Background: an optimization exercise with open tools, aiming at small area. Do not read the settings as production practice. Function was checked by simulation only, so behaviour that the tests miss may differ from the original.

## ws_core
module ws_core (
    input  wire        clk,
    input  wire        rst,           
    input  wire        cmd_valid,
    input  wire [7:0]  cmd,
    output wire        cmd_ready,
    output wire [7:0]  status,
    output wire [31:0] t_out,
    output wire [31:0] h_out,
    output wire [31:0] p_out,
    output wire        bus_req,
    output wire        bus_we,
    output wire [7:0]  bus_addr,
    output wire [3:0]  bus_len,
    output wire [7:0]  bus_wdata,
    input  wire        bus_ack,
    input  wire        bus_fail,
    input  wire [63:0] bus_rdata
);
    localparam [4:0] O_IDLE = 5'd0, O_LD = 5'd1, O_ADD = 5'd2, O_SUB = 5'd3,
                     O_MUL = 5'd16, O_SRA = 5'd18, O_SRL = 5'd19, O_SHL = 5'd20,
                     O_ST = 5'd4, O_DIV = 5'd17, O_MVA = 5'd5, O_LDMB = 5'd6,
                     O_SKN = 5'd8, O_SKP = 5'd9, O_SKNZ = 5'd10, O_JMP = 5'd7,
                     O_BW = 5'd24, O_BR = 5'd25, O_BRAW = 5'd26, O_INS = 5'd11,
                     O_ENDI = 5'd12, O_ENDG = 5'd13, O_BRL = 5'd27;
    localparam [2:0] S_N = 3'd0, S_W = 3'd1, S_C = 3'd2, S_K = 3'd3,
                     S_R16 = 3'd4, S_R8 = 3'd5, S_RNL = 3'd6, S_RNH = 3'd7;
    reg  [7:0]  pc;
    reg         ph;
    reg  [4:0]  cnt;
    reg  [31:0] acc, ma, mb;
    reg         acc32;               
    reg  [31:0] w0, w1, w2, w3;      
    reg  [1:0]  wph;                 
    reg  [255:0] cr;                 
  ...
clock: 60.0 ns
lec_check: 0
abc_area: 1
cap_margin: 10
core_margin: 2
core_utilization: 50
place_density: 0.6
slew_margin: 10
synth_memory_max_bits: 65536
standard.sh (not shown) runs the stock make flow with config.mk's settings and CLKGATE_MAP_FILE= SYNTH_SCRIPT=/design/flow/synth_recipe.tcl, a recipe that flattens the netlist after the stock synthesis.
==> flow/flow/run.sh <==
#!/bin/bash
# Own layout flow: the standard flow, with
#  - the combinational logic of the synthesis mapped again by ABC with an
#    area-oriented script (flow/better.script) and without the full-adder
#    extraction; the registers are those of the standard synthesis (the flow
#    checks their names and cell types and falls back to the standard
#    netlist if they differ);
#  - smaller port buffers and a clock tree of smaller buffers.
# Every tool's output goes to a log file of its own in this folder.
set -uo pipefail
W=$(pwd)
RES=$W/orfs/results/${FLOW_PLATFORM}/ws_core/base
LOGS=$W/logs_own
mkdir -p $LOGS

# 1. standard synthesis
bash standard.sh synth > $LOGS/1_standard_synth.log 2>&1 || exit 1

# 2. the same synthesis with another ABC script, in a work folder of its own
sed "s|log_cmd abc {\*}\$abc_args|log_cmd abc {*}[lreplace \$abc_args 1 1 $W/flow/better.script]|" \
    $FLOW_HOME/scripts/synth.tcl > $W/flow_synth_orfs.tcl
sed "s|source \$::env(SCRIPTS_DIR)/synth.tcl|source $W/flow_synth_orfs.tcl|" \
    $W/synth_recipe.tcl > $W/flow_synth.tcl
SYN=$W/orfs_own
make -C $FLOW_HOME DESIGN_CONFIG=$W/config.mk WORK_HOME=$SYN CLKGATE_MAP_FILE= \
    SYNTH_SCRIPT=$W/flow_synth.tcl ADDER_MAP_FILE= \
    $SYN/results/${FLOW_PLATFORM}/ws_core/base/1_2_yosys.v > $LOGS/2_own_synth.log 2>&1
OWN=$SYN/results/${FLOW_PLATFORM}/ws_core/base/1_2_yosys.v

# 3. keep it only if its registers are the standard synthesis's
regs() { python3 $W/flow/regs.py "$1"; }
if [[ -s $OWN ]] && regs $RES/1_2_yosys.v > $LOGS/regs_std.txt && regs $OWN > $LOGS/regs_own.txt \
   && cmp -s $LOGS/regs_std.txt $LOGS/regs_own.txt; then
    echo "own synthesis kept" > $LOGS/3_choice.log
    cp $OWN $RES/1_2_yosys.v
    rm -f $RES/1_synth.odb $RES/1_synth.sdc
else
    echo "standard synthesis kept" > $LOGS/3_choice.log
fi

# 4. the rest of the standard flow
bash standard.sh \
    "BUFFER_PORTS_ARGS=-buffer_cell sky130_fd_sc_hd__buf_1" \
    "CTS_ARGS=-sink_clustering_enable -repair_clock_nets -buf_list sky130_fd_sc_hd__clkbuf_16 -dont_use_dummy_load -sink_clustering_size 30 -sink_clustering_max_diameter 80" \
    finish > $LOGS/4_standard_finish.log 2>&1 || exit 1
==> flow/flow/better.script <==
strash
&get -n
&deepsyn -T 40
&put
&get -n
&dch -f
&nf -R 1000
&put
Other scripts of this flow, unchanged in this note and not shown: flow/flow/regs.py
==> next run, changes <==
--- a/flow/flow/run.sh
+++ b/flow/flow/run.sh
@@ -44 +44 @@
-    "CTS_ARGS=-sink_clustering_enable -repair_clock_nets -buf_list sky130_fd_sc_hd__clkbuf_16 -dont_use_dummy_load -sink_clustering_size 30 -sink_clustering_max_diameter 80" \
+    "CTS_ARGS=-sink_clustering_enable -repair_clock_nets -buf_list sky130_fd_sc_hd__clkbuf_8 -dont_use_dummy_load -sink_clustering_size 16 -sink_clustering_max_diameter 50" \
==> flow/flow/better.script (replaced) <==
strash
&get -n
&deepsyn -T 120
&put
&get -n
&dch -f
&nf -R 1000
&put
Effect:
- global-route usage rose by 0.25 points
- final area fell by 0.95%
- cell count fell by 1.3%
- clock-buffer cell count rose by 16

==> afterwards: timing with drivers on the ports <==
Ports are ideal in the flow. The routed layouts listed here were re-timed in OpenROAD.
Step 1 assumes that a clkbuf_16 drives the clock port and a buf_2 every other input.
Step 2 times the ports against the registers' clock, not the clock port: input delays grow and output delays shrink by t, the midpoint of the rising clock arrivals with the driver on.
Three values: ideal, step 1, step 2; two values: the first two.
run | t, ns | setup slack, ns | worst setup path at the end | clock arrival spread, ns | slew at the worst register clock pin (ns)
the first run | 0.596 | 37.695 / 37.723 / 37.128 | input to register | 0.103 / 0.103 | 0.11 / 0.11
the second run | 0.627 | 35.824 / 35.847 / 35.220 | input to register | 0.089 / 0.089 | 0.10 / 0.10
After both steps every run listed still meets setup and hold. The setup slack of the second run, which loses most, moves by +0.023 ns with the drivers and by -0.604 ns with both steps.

## Task brief
In the listing above, locate the line containing "clock: 60.0 ns" and the line containing "# Own layout flow: the standard flow, with". Extract those two lines and every line between them, exactly as written, and only those.

## Written response
clock: 60.0 ns
lec_check: 0
abc_area: 1
cap_margin: 10
core_margin: 2
core_utilization: 50
place_density: 0.6
slew_margin: 10
synth_memory_max_bits: 65536
standard.sh (not shown) runs the stock make flow with config.mk's settings and CLKGATE_MAP_FILE= SYNTH_SCRIPT=/design/flow/synth_recipe.tcl, a recipe that flattens the netlist after the stock synthesis.
==> flow/flow/run.sh <==
#!/bin/bash
# Own layout flow: the standard flow, with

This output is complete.